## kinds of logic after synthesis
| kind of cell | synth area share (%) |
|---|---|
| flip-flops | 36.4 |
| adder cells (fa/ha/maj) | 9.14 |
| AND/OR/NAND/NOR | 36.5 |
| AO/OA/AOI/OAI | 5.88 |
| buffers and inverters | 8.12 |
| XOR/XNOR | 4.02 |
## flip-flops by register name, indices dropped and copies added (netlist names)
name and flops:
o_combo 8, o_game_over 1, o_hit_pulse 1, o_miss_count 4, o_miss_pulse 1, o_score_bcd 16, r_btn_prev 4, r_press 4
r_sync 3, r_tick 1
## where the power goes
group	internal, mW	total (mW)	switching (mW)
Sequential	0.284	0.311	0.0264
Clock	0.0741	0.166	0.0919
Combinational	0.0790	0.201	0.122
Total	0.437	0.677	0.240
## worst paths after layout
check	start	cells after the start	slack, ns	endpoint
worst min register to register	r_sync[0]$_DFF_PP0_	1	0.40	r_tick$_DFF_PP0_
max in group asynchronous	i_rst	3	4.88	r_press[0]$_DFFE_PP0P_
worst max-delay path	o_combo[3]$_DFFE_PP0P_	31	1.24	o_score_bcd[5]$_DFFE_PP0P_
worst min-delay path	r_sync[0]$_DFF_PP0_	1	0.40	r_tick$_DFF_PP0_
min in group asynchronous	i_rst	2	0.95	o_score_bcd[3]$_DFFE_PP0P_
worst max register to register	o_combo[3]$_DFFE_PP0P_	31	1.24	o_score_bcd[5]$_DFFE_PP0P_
==> src/rtl/ib_fifo_sub.sv <==
// ib_fifo_sub
// Per-port input buffer for the mesh router. Stores up to DEPTH flits in
// arrival order and presents the oldest one (show-ahead) to the
// route-computation stage. The current occupancy is exported as a pressure
// value, which neighbouring routers use for adaptive W/N selection.
//
// Ports:
//   ib_clk        sole clock; all state changes on its rising edge
//   rst           synchronous, active-high reset
//   data_in       flit from the link (DATASIZE bits)
//   valid_in      data_in carries a flit this cycle
//   ready_out     buffer can accept a flit this cycle
//   data_out      head flit toward route computation (all-zero when empty)
//   valid_out     data_out holds a real flit
//   rc_ready      route computation consumes data_out this cycle
//   pressure_out  current occupancy, 0..DEPTH
//   overflow_err  sticky flag, set by a write attempt while full
module ib_fifo_sub #(
  parameter int DEPTH    = 8,
  parameter int WIDTH    = 3,
  parameter int DATASIZE = 40
) (
  input  logic                ib_clk,
  input  logic                rst,
  input  logic [DATASIZE-1:0] data_in,
  input  logic                valid_in,
  output logic                ready_out,
  output logic [DATASIZE-1:0] data_out,
  output logic                valid_out,
  input  logic                rc_ready,
  output logic [WIDTH:0]      pressure_out,
  output logic                overflow_err
);

  localparam logic [WIDTH:0] FULL_COUNT = (WIDTH+1)'(DEPTH);

  logic [DATASIZE-1:0] mem [DEPTH];
  logic [WIDTH-1:0]    wr_ptr;
  logic [WIDTH-1:0]    rd_ptr;
  logic [WIDTH:0]      count;
  logic                push;
  logic                pop;
  logic                full;

  // Handshake flags are decoded from the registered count only, so ready_out
  // and pressure_out never depend combinationally on rc_ready and only move
  // at clock edges.
  always_comb begin
    full      = (count == FULL_COUNT);
    ready_out = ~full;
    valid_out = (count != '0);
    push      = valid_in & ready_out;
    pop       = valid_out & rc_ready;
    // Forced to zero when empty so stale memory contents never leak out.
    data_out  = valid_out ? mem[rd_ptr] : '0;
    pressure_out = count;
  end

  // Flit storage carries no reset; an empty buffer masks its contents.
  always_ff @(posedge ib_clk) begin
    if (push) begin
      mem[wr_ptr] <= data_in;
    end
  end

  // Pointers, occupancy and the sticky error flag. Reset takes priority
  // over any push or pop in the same cycle. A pop while full frees a slot
  // only from the next cycle on, so a simultaneous write attempt is still
  // dropped and flagged.
  always_ff @(posedge ib_clk) begin
    if (rst) begin
      wr_ptr       <= '0;
      rd_ptr       <= '0;
      count        <= '0;
      overflow_err <= 1'b0;
    end else begin
      if (push) begin
        wr_ptr <= wr_ptr + WIDTH'(1);
      end
      if (pop) begin
        rd_ptr <= rd_ptr + WIDTH'(1);
      end
      case ({push, pop})
        2'b10:   count <= count + (WIDTH+1)'(1);
        2'b01:   count <= count - (WIDTH+1)'(1);
        default: count <= count;
      endcase
      if (valid_in && full) begin
        overflow_err <= 1'b1;
      end
    end
  end

endmodule

==> config.mk <==
export PLATFORM = sky130hd
export DESIGN_NAME = ib_fifo_sub
export DESIGN_NICKNAME = d
export VERILOG_FILES = /design/src/rtl/ib_fifo_sub.sv
export SDC_FILE = /design/constraint.sdc
export NUM_CORES = 1
export LEC_CHECK = 0
export BUFFER_PORTS_ARGS = -buffer_cell sky130_fd_sc_hd__buf_4
export CORE_MARGIN = 4
export CORE_UTILIZATION = 46
export DETAILED_ROUTE_END_ITERATION = 16
export PLACE_DENSITY = 0.67
export SYNTH_ARGS = -nofsm -noshare
export SYNTH_HDL_FRONTEND = slang
export SYNTH_SLANG_ARGS = --single-unit
==> constraint.sdc <==
create_clock -name ib_clk -period 7.98 [get_ports ib_clk]
set_input_delay 0.399 -clock ib_clk [delete_from_list [all_inputs] [get_ports ib_clk]]
set_output_delay 0.399 -clock ib_clk [all_outputs]
set_load 0.005 [all_outputs]
==> out/metrics.yaml <==
run_status:
  status: "finished clean"
drt:
  met2_length_um: 12400
  drt_first_pass_iters: 4
  num_vias: 5889
  dr_wl_met3_um: 1810
  wl_per_cell_um: 22.8
  m1WireLength_um: 10300
  vias_per_cell: 5.38
  drcViolationCount: 0
  drt_iter0_drc: 421
  antenna_left: 0
  routed_wl_um: 25000
  dr.max_layer_used: "met4"
placed_design:
  dp.final_hpwl_um: 13800
  place.gp.congestion: 0.698
  port_buffers: 90
worst_setup_path:
  critPathMaxStageDelay_ps: 870
  cp_common_cell: "buf_4"
  cp-end-kind: "primary output"
  path_buf_inv: 2
  critical_path.cell_chain: "buf_4 > mux4_2 > mux2i_1 > nor2_1 > buf_4"
  crit_fanout: 48
  r2r_end: "pressure_out[3]"
  critical_path_class: "reg2out"
  crit_required_ps: 7580
  cp_top_family: "buffers and inverters"
  crit_slowest_cell: "buf_4"
  r2r_slack_ps: 5010
  rr_startpoint: "pressure_out[1]"
  rr_worst_depth: 9
  cp.arrival_ps: 3250
  start_kind: "flop"
worst_hold_path:
  min_path_cells: 1
  min_to: "mem[3][34]"
  worstHoldStart: "data_in[34]"
  hold_class: "in2reg"
layout:
  layout-drive-gt1-share_pct: 34.7
  utilization_pct: 55.6
  final_nets: 746
  area_delta_synth_final_pct: 17.7
  fillers: 2107
global_routing:
  grt_usage_pct: 16.6
  grt_pass1_vias: 6423
  antenna_found_initial: 1
  grt_overflow: 0
  grt_max_degree: 81
  grt_pass1_wl_um: 38800
yosys:
  yosysWarnings: 0
  async_reset_ff_share_pct: 0
  synth_seq_area_share_pct: 77.0
  yosysMostFrequentCell: "edfxtp_1"
  syn-cell-area_mm2: 0.0128
  synth_top_area_share_pct: 74.8
  synth.largest_area_cell: "edfxtp_1"
  ys_top_cells_by_count: "edfxtp_1, mux4_2, nor2_1"
  ys_seq_elements: 334
  synth_ff_type: "edfxtp_1"
  synth_cell_types: 37
  synth_area_leaders: "edfxtp_1, mux4_2, mux2i_1"
  synthCells: 586
  syn_avg_cell_area_um2: 21.9
  synth-edff-count: 320
  synth_fp_nets: 635
cts:
  numCtsBuffers: 35
  ctsResizeCount: 0
  cts_tree: "done"
  cts_setup_buffers: 0
  clkTransAtPathRegs_ps: 60
  cts-hold-fix-buffers: 0
  htree_num_levels: 2
  clk_latency_ps: 490
  cts_buffer_depth: 3
  clock_sink_count: 334
  clock-root-buffer: "clkbuf_16"
die:
  dieArea_mm2: 0.0307
  core_area_mm2: 0.0272
  dieWidth_um: 175
  num_rows: 60
  die_h_um: 175
  initial_core_util_pct: 47.3
  ios: 91
timing:
  relSlewSlack_pct: 16.5
  finalSetupViolations: 0
  clock_skew_ps: 9.45
  fmax_mhz: 274
  worst_pin_slew_ps: 1240
  final.period_utilization_pct: 45.7
  slew_viol_final: 0
  tns_ps: 0
  hold_viol: 0
  finalCriticalPeriod_ps: 3650
  grt_setup_unrepaired: "false"
run:
  drv_cap: 0
pwr:
  worst_ir_drop_vdd_mv: 0.204
  power.leakage_nw: 4.84
  power_density_mw_per_mm2: 320
## cells by family (layout without fill, tap and decap cells)
| family | Yosys count | count (layout) | synth area share [%] |
|---|---|---|---|
| compound gates | 6 | 6 | 0.321 |
| fa+ha+maj | 5 | 5 | 0.487 |
| buf+inv | 33 | 168 | 1.28 |
| mux | 124 | 124 | 17.5 |
| flops | 334 | 334 | 77.0 |
| simple gates | 77 | 77 | 2.90 |
| other cells | 0 | 1 | 0 |
| xor+xnor | 7 | 7 | 0.536 |
## layout by cell type (no fill, tap or decap), drive strengths merged, types with 2 or more instances in the layout
cell / count
edfxtp: 320
bufinv: 3
nand2b: 2
dfxtp: 14
ha: 5
mux2i: 42
buf: 105
nand2: 4
nor4: 2
clkbuf: 46
nand3: 4
mux4: 80
xor2: 6
nor3: 5
clkinv: 11
mux2: 2
nor2: 55
a21oi: 3
inv: 2
## per-layer routing
metal  vias up  track usage, %
met2       185            28.2
met4         0            3.93
li1       2627               -
met3        32            3.57
met5         -               0
met1      3045            22.2
## power by group
part / internal (mW) / switching, mW / total, mW
Combinational: 0.590 / 0.518 / 1.11
Clock: 0.942 / 0.618 / 1.56
Sequential: 2.05 / 0.120 / 2.17
## worst register-to-register path, stage by stage, from the launching register on
cell,delay (ps)
dfxtp_1,410
nor4_4,290
buf_4,540
inv_2,100
and2_1,240
ha_1,400
nor4b_1,340
a41oi_1,80
o41ai_1,110
mux2_1,360
## state kept, by name (all words and copies together) (netlist names), named ones only
register      flops
rd_ptr            3
overflow_err      1
pressure_out      4
mem             320
wr_ptr            3
## final cells by class
class                   count  area (µm²)  area share (%)
well taps                 372         465            3.08
flip-flops and latches    334        9900            65.5
diodes                      1        2.50          0.0166
repair buffers            105         788            5.22
clock buffers              46         960            6.35
clock inverters            15         149           0.985
inverters                   2        7.51          0.0497
multi-input cells         219        2840            18.8
## worst max path at each step
| stage | start | endpoint | slack, ps | cells after the start |
|---|---|---|---|---|
| floorplan | pressure_out[1] | mem[0][0] | 2760 | 4 |
| global placement | flop | data_out[38] | 4700 | 5 |
| detailed placement | flop | data_out[6] | 4700 | 5 |
| CTS | flop | data_out[6] | 4150 | 5 |
| global route | flop | data_out[3] | 3980 | 5 |
| finish | flop | data_out[6] | 4330 | 5 |
## per-stage QoR
stage / power [mW] / hold WS [ps] / cell area [µm²] / setup slack (ps) / cells
2_1_floorplan: 2.88 / 463 / 12800 / 2760 / 586
3_3_place_gp: 3.33 / 452 / 14000 / 4700 / 1032
3_5_place_dp: 3.35 / 467 / 14000 / 4700 / 1032
4_1_cts: 4.91 / 109 / 15100 / 4150 / 1093
5_1_grt: 5.08 / 113 / 15100 / 3980 / 1094
6_report: 4.84 / 136 / 15100 / 4330 / 1094
No activity file was read; power rests on OpenSTA's default activity.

• _EXERCISE INSTRUCTIONS_: Extract each line from the listing that holds the word "asynchronous".

• _RESPONSE TO THE TASK_:
max in group asynchronous	i_rst	3	4.88	r_press[0]$_DFFE_PP0P_
min in group asynchronous	i_rst	2	0.95	o_score_bcd[3]$_DFFE_PP0P_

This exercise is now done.